◆ How to complete this task
Would you repeat exactly the part of the listing below that runs from the line containing "export DESIGN_NAME = m1_phase_decoder_flat" down to the line containing "export DETAILED_ROUTE_END_ITERATION = 16", inclusive, and nothing else?
Source information START
==> config.mk <==
export PLATFORM = sky130hd
export DESIGN_NAME = m1_phase_decoder_flat
export DESIGN_NICKNAME = d
export VERILOG_FILES = /design/src/rtl/m1_phase_decoder_if.sv /design/src/rtl/m1_phase_decoder.sv /design/src/flat_wrapper.sv
export SDC_FILE = /design/constraint.sdc
export NUM_CORES = 1
export LEC_CHECK = 0
export ABC_AREA = 1
export CAP_MARGIN = 5
export CORE_MARGIN = 1.5
export CORE_UTILIZATION = 25
export CTS_CLUSTER_DIAMETER = 30
export DETAILED_ROUTE_END_ITERATION = 16
export SKIP_LAST_GASP = 1
export SYNTH_ARGS = -nofsm -noshare
export SYNTH_HDL_FRONTEND = slang
export SYNTH_SLANG_ARGS = --single-unit
==> constraint.sdc <==
create_clock -name L_start_Dclk -period 3.26 [get_ports L_start_Dclk]
set_input_delay 0.652 -clock L_start_Dclk [delete_from_list [all_inputs] [get_ports L_start_Dclk]]
set_output_delay 0.652 -clock L_start_Dclk [all_outputs]
set_load 0.03 [all_outputs]
==> src/rtl/m1_phase_decoder_if.sv <==
// Handshake and counter bus between the M1 counter bank / calibration
// controller (master) and the phase decoder (slave).
interface m1_phase_decoder_if #(
    parameter int CW = 8
);
    logic          meas_start;
    logic [CW-1:0] start_cnt_p;
    logic [CW-1:0] start_cnt_n;
    logic [CW-1:0] stop_cnt_p;
    logic [CW-1:0] stop_cnt_n;
    logic          result_ack;
    logic [CW:0]   phase_half;
    logic          result_valid;
    logic          meas_err;
    logic          busy;

    modport master (
        output meas_start, start_cnt_p, start_cnt_n, stop_cnt_p, stop_cnt_n, result_ack,
        input  phase_half, result_valid, meas_err, busy
    );

    modport slave (
        input  meas_start, start_cnt_p, start_cnt_n, stop_cnt_p, stop_cnt_n, result_ack,
        output phase_half, result_valid, meas_err, busy
    );
endinterface

==> src/rtl/m1_phase_decoder.sv <==
// Turns the four M1 delay-line edge counters into one start-to-stop phase
// offset (in half-cycles of L_start_Dclk) per request, with a result handshake.
module m1_phase_decoder #(
    parameter int Dc_length    = 13,
    parameter int DE_bits      = 6,
    parameter int Count_length = Dc_length - DE_bits,
    parameter int SETTLE_CYC   = 4,
    parameter int MAX_RETRY    = 3
) (
    input  logic                L_start_Dclk,
    input  logic                reset_m1,
    m1_phase_decoder_if.slave   bus
);
    localparam int CW = Count_length + 1;
    localparam int PW = Count_length + 2;
    localparam int SW = $clog2(SETTLE_CYC) + 1;
    localparam int RW = $clog2(MAX_RETRY) + 1;

    typedef enum logic [2:0] {IDLE, SETTLE, SAMPLE, CHECK, COMPUTE, DONE} state_t;

    state_t        state_q, state_d;
    logic [SW-1:0] settle_q, settle_d;
    logic [RW-1:0] retry_q, retry_d;
    logic [CW-1:0] s_start_p_q, s_start_p_d;
    logic [CW-1:0] s_start_n_q, s_start_n_d;
    logic [CW-1:0] s_stop_p_q, s_stop_p_d;
    logic [CW-1:0] s_stop_n_q, s_stop_n_d;
    logic [PW-1:0] phase_q, phase_d;
    logic          valid_q, valid_d;
    logic          err_q, err_d;
    logic          busy_q, busy_d;

    logic [PW-1:0] sum_start, sum_stop;

    // Both sums and the difference live in PW bits so counter wrap cancels out.
    assign sum_start = PW'(s_start_p_q) + PW'(s_start_n_q);
    assign sum_stop  = PW'(s_stop_p_q) + PW'(s_stop_n_q);

    always_comb begin
        state_d     = state_q;
        settle_d    = settle_q;
        retry_d     = retry_q;
        s_start_p_d = s_start_p_q;
        s_start_n_d = s_start_n_q;
        s_stop_p_d  = s_stop_p_q;
        s_stop_n_d  = s_stop_n_q;
        phase_d     = phase_q;
        valid_d     = valid_q;
        err_d       = err_q;
        busy_d      = busy_q;
        case (state_q)
            IDLE: begin
                if (bus.meas_start) begin
                    settle_d = SW'(SETTLE_CYC - 1);
                    retry_d  = '0;
                    err_d    = 1'b0;
                    busy_d   = 1'b1;
                    state_d  = SETTLE;
                end
            end
            SETTLE: begin
                if (settle_q == '0) state_d = SAMPLE;
                else                settle_d = settle_q - SW'(1);
            end
            SAMPLE: begin
                s_start_p_d = bus.start_cnt_p;
                s_start_n_d = bus.start_cnt_n;
                s_stop_p_d  = bus.stop_cnt_p;
                s_stop_n_d  = bus.stop_cnt_n;
                state_d     = CHECK;
            end
            CHECK: begin
                // Stop counters run asynchronously; accept only if they held still.
                if (bus.stop_cnt_p == s_stop_p_q && bus.stop_cnt_n == s_stop_n_q) begin
                    state_d = COMPUTE;
                end else if (retry_q + RW'(1) == RW'(MAX_RETRY)) begin
                    err_d   = 1'b1;
                    phase_d = '0;
                    valid_d = 1'b1;
                    state_d = DONE;
                end else begin
                    retry_d = retry_q + RW'(1);
                    state_d = SAMPLE;
                end
            end
            COMPUTE: begin
                phase_d = sum_start - sum_stop;
                valid_d = 1'b1;
                state_d = DONE;
            end
            DONE: begin
                if (bus.result_ack) begin
                    valid_d = 1'b0;
                    busy_d  = 1'b0;
                    state_d = IDLE;
                end
            end
            default: state_d = IDLE;
        endcase
    end

    always_ff @(posedge L_start_Dclk or posedge reset_m1) begin
        if (reset_m1) begin
            state_q     <= IDLE;
            settle_q    <= '0;
            retry_q     <= '0;
            s_start_p_q <= '0;
            s_start_n_q <= '0;
            s_stop_p_q  <= '0;
            s_stop_n_q  <= '0;
            phase_q     <= '0;
            valid_q     <= 1'b0;
            err_q       <= 1'b0;
            busy_q      <= 1'b0;
        end else begin
            state_q     <= state_d;
            settle_q    <= settle_d;
            retry_q     <= retry_d;
            s_start_p_q <= s_start_p_d;
            s_start_n_q <= s_start_n_d;
            s_stop_p_q  <= s_stop_p_d;
            s_stop_n_q  <= s_stop_n_d;
            phase_q     <= phase_d;
            valid_q     <= valid_d;
            err_q       <= err_d;
            busy_q      <= busy_d;
        end
    end

    assign bus.phase_half   = phase_q;
    assign bus.result_valid = valid_q;
    assign bus.meas_err     = err_q;
    assign bus.busy         = busy_q;
endmodule

==> src/flat_wrapper.sv <==
// flat-port wrapper written by rule: the top's interface ports become plain ports
module m1_phase_decoder_flat 
#(
    parameter int Dc_length    = 13,
    parameter int DE_bits      = 6,
    parameter int Count_length = Dc_length - DE_bits,
    parameter int SETTLE_CYC   = 4,
    parameter int MAX_RETRY    = 3
)
  (L_start_Dclk, reset_m1, bus_meas_start, bus_start_cnt_p, bus_start_cnt_n, bus_stop_cnt_p, bus_stop_cnt_n, bus_result_ack, bus_phase_half, bus_result_valid, bus_meas_err, bus_busy);
  m1_phase_decoder_if bus_i ();
  input  logic L_start_Dclk;
  input  logic reset_m1;
  input wire logic [$bits(bus_i.meas_start)-1:0] bus_meas_start;
  input wire logic [$bits(bus_i.start_cnt_p)-1:0] bus_start_cnt_p;
  input wire logic [$bits(bus_i.start_cnt_n)-1:0] bus_start_cnt_n;
  input wire logic [$bits(bus_i.stop_cnt_p)-1:0] bus_stop_cnt_p;
  input wire logic [$bits(bus_i.stop_cnt_n)-1:0] bus_stop_cnt_n;
  input wire logic [$bits(bus_i.result_ack)-1:0] bus_result_ack;
  output wire logic [$bits(bus_i.phase_half)-1:0] bus_phase_half;
  output wire logic [$bits(bus_i.result_valid)-1:0] bus_result_valid;
  output wire logic [$bits(bus_i.meas_err)-1:0] bus_meas_err;
  output wire logic [$bits(bus_i.busy)-1:0] bus_busy;
  assign bus_i.meas_start = bus_meas_start;
  assign bus_i.start_cnt_p = bus_start_cnt_p;
  assign bus_i.start_cnt_n = bus_start_cnt_n;
  assign bus_i.stop_cnt_p = bus_stop_cnt_p;
  assign bus_i.stop_cnt_n = bus_stop_cnt_n;
  assign bus_i.result_ack = bus_result_ack;
  assign bus_phase_half = bus_i.phase_half;
  assign bus_result_valid = bus_i.result_valid;
  assign bus_meas_err = bus_i.meas_err;
  assign bus_busy = bus_i.busy;
  m1_phase_decoder #(.Dc_length(Dc_length), .DE_bits(DE_bits), .Count_length(Count_length), .SETTLE_CYC(SETTLE_CYC), .MAX_RETRY(MAX_RETRY)) u_core (.L_start_Dclk(L_start_Dclk), .reset_m1(reset_m1), .bus(bus_i));
endmodule
==> results of run 1 <==
==> path summary, 6_finish.rpt <==
| kind | startpoint | slack [ns] | depth (start not counted) | endpoint |
|---|---|---|---|---|
| max | u_core.s_stop_n_q[0] | 0.38 | 14 | u_core.bus.phase_half[8] |
| min | u_core.bus.busy | 0.47 | 2 | u_core.bus.busy |
| max reg2reg | u_core.s_stop_n_q[0] | 0.38 | 14 | u_core.bus.phase_half[8] |
| min reg2reg | u_core.bus.busy | 0.47 | 2 | u_core.bus.busy |
| max in group asynchronous | reset_m1 | 2.30 | 3 | u_core.s_stop_p_q[1] |
| min in group asynchronous | reset_m1 | 0.73 | 3 | u_core.bus.phase_half[7] |
==> flip-flops by register name, indices dropped and copies added (netlist names) <==
name and count:
u_core.bus.busy 1, u_core.bus.meas_err 1, u_core.bus.phase_half 9, u_core.bus.result_valid 1, u_core.retry_q 3, u_core.s_start_n_q 8, u_core.s_start_p_q 8, u_core.s_stop_n_q 8
u_core.s_stop_p_q 8, u_core.settle_q 3, u_core.state_q 3
==> through the flow <==
step                      cell area, um^2  hold slack (ns)
after global placement               3980            0.462
final                                4170            0.475
after detailed placement             3980            0.466
after global routing                 4170            0.508
after floorplan                      3310            0.461
after CTS                            4170            0.483
==> layout make-up <==
class                           count  area share (%)
Clock inverter                      3            1.56
Multi-Input combinational cell    272            38.5
Tap cell                          172            5.16
Sequential cell                    53            31.8
Clock buffer                        5            3.00
Timing Repair Buffer               49            11.9
Inverter                           90            8.10
==> kinds of logic after synthesis <==
logic type                 after synthesis
and+or+nand+nor                        182
buffers and inverters                   98
DFF                                     53
xor gates and xnor gates                 4
AOI/OAI and AO/OA                       56
muxes                                    1
adders and majority gates               29
==> critical path: stages (launching register included) <==
cell and delay, ns:
dfrtp_1 0.38, inv_2 0.06, fa_1 0.52, inv_1 0.05
fa_1 0.42, inv_1 0.07, ha_1 0.15, inv_1 0.05
fa_1 0.39, o21ai_1 0.28, nand4_1 0.16, nand2_1 0.10
nand2_1 0.05, nand3_1 0.07, nand2_1 0.05
==> repair_timing <==
| item | in CTS | in global routing |
|---|---|---|
| endpoints found under the setup margin | 0 | 1 |
| setup buffers | 0 | 0 |
| gates resized for setup | 0 | 1 |
==> per-layer routing <==
| metal | wire, um | up-vias | share of wire, % |
|---|---|---|---|
| li1 | - | 1388 | - |
| met1 | 3560 | 1200 | 50 |
| met3 | 204 | 8 | 2.9 |
| met5 | 0 | - | 0 |
| met2 | 3250 | 41 | 46 |
| met4 | 106 | 0 | 1.5 |
==> cell usage after synthesis (all sizes together) <==
cell type	instances
nand2	117
inv	90
dfrtp	53
nor2	33
o21ai	27
a21oi	23
nand3	21
fa	16
ha	13
nand4	7
buf	5
a31oi	3
clkbuf	3
xor2	3
o21bai	2
a21o	1
and2	1
mux2	1
nand3b	1
nor3	1
or2	1
xnor2	1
Source information END
◆ Response for this exercise
export DESIGN_NAME = m1_phase_decoder_flat
export DESIGN_NICKNAME = d
export VERILOG_FILES = /design/src/rtl/m1_phase_decoder_if.sv /design/src/rtl/m1_phase_decoder.sv /design/src/flat_wrapper.sv
export SDC_FILE = /design/constraint.sdc
export NUM_CORES = 1
export LEC_CHECK = 0
export ABC_AREA = 1
export CAP_MARGIN = 5
export CORE_MARGIN = 1.5
export CORE_UTILIZATION = 25
export CTS_CLUSTER_DIAMETER = 30
export DETAILED_ROUTE_END_ITERATION = 16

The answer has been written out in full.